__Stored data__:
####

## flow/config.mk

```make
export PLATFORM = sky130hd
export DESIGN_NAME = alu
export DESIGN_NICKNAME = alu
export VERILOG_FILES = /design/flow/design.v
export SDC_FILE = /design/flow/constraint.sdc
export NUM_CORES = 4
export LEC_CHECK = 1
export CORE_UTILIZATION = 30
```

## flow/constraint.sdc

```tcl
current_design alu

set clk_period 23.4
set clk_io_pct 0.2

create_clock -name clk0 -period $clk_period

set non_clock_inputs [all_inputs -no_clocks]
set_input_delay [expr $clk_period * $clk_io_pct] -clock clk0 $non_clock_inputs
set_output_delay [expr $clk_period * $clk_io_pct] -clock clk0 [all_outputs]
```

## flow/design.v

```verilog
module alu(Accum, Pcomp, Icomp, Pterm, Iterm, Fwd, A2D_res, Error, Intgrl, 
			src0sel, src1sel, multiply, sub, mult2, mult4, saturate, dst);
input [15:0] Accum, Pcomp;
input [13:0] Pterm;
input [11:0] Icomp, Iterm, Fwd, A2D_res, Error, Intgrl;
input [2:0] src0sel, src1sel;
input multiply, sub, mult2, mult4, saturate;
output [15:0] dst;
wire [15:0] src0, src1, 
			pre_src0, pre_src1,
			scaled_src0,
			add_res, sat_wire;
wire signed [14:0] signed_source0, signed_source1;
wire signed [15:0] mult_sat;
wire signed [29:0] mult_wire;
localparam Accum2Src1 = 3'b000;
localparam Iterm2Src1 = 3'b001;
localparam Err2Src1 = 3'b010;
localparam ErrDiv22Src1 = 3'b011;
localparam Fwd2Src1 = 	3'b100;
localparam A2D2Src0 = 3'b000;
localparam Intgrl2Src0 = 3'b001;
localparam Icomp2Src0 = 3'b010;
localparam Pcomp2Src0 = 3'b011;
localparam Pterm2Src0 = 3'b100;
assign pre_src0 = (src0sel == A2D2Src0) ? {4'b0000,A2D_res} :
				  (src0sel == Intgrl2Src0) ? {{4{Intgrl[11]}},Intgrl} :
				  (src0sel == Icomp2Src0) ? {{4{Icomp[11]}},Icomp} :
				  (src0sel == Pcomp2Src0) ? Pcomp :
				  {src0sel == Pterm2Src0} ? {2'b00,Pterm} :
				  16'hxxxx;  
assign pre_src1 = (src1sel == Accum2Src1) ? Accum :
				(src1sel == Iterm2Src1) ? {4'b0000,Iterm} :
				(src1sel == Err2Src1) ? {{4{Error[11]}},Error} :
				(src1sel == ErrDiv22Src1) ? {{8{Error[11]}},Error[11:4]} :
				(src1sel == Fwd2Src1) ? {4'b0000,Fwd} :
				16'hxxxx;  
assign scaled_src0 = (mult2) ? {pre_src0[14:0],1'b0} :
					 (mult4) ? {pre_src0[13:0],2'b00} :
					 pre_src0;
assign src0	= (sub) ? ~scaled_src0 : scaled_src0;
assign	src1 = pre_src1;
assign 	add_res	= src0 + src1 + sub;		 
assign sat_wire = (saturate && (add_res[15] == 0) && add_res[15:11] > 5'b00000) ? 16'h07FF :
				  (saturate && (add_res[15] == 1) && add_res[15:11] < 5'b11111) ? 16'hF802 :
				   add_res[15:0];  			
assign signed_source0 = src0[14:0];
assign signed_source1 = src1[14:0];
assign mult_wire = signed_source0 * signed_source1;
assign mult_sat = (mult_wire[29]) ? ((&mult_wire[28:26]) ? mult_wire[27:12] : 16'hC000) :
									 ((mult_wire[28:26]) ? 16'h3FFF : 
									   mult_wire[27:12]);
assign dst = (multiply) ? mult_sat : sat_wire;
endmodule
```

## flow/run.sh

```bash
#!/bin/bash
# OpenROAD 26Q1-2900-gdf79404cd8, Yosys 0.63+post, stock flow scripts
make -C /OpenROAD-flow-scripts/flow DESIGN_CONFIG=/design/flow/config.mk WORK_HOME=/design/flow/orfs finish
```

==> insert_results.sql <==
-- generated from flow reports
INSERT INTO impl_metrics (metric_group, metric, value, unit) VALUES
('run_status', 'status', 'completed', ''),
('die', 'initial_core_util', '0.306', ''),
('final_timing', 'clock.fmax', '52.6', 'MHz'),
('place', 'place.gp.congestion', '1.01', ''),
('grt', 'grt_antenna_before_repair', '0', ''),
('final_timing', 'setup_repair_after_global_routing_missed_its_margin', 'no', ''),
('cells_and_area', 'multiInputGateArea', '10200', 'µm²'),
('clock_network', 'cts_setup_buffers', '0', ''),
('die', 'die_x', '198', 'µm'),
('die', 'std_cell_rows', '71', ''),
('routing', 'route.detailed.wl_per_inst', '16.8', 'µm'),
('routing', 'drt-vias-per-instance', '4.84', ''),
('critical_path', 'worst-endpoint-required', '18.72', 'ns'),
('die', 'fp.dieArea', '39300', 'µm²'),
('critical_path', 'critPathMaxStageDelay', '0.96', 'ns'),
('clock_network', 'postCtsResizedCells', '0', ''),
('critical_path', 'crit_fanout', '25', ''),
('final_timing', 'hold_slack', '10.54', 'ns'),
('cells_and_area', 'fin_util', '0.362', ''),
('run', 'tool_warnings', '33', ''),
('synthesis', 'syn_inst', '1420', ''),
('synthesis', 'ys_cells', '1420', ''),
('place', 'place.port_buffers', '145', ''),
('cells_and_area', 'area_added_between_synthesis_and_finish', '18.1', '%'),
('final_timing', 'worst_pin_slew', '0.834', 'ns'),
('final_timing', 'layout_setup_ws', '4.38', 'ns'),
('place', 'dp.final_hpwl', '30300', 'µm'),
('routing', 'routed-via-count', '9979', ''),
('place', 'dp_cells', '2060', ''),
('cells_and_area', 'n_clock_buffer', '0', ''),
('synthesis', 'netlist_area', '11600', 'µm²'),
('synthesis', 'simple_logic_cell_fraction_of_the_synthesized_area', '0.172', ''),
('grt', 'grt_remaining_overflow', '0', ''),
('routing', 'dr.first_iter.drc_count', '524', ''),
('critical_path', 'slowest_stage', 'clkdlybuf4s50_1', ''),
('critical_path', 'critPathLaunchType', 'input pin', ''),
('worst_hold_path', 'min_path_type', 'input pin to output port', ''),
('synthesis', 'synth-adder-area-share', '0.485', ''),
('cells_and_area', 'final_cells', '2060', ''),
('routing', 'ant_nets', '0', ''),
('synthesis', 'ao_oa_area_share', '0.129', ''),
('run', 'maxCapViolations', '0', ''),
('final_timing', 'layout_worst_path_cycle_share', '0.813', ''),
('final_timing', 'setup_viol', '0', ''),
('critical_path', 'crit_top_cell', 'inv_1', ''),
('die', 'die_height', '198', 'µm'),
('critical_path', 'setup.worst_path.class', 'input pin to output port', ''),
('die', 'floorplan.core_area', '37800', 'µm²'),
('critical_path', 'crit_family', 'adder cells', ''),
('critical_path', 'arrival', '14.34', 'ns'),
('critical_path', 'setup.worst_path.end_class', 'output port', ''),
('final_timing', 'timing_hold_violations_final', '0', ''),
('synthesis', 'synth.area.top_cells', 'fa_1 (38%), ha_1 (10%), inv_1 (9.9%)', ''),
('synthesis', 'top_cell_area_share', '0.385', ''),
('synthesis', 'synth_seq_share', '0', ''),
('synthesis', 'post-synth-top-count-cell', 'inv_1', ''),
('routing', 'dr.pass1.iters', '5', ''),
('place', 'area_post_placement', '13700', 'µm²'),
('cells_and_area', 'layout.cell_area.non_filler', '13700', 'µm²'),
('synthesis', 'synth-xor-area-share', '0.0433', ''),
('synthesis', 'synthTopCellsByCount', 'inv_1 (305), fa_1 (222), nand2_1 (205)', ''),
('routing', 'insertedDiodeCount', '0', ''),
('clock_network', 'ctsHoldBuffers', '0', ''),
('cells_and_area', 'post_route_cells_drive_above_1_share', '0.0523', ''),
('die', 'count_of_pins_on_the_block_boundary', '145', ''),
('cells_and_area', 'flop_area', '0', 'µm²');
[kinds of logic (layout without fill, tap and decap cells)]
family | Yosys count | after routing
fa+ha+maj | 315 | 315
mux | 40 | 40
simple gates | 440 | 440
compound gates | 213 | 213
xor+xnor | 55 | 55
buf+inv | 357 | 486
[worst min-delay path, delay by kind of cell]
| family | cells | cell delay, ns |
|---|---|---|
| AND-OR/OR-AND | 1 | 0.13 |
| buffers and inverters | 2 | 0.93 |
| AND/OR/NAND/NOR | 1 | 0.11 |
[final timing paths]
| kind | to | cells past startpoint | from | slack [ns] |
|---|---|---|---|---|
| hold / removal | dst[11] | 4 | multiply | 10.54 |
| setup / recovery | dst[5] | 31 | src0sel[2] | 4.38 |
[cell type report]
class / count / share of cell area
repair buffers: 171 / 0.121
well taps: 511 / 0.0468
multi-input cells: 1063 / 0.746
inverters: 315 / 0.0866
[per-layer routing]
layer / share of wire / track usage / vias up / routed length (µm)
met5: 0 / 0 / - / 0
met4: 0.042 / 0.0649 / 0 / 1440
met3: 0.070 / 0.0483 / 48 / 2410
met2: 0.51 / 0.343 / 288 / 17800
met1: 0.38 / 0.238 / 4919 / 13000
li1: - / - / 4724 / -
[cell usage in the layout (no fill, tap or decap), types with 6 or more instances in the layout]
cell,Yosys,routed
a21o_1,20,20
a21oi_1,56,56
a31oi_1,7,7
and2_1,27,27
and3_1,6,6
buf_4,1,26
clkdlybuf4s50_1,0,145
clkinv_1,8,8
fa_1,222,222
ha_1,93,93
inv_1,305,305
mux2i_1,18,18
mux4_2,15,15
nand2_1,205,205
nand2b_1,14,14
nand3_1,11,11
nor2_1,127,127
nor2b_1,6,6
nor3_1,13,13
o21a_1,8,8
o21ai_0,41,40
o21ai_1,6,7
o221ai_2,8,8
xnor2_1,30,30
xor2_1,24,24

####

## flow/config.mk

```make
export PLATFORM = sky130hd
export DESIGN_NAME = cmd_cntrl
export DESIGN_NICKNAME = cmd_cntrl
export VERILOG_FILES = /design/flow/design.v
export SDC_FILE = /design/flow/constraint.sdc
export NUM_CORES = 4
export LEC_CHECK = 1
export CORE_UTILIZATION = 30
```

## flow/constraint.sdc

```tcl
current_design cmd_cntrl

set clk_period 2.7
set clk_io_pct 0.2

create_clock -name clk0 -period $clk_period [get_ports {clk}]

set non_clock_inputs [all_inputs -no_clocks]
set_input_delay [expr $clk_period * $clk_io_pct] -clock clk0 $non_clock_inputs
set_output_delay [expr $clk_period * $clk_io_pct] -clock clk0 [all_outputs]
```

####

__ACTIVITY__: The answer should be a single number giving how many lines in the records hold the word "OpenROAD".

__RESPONSE TO THE EXERCISE__: 2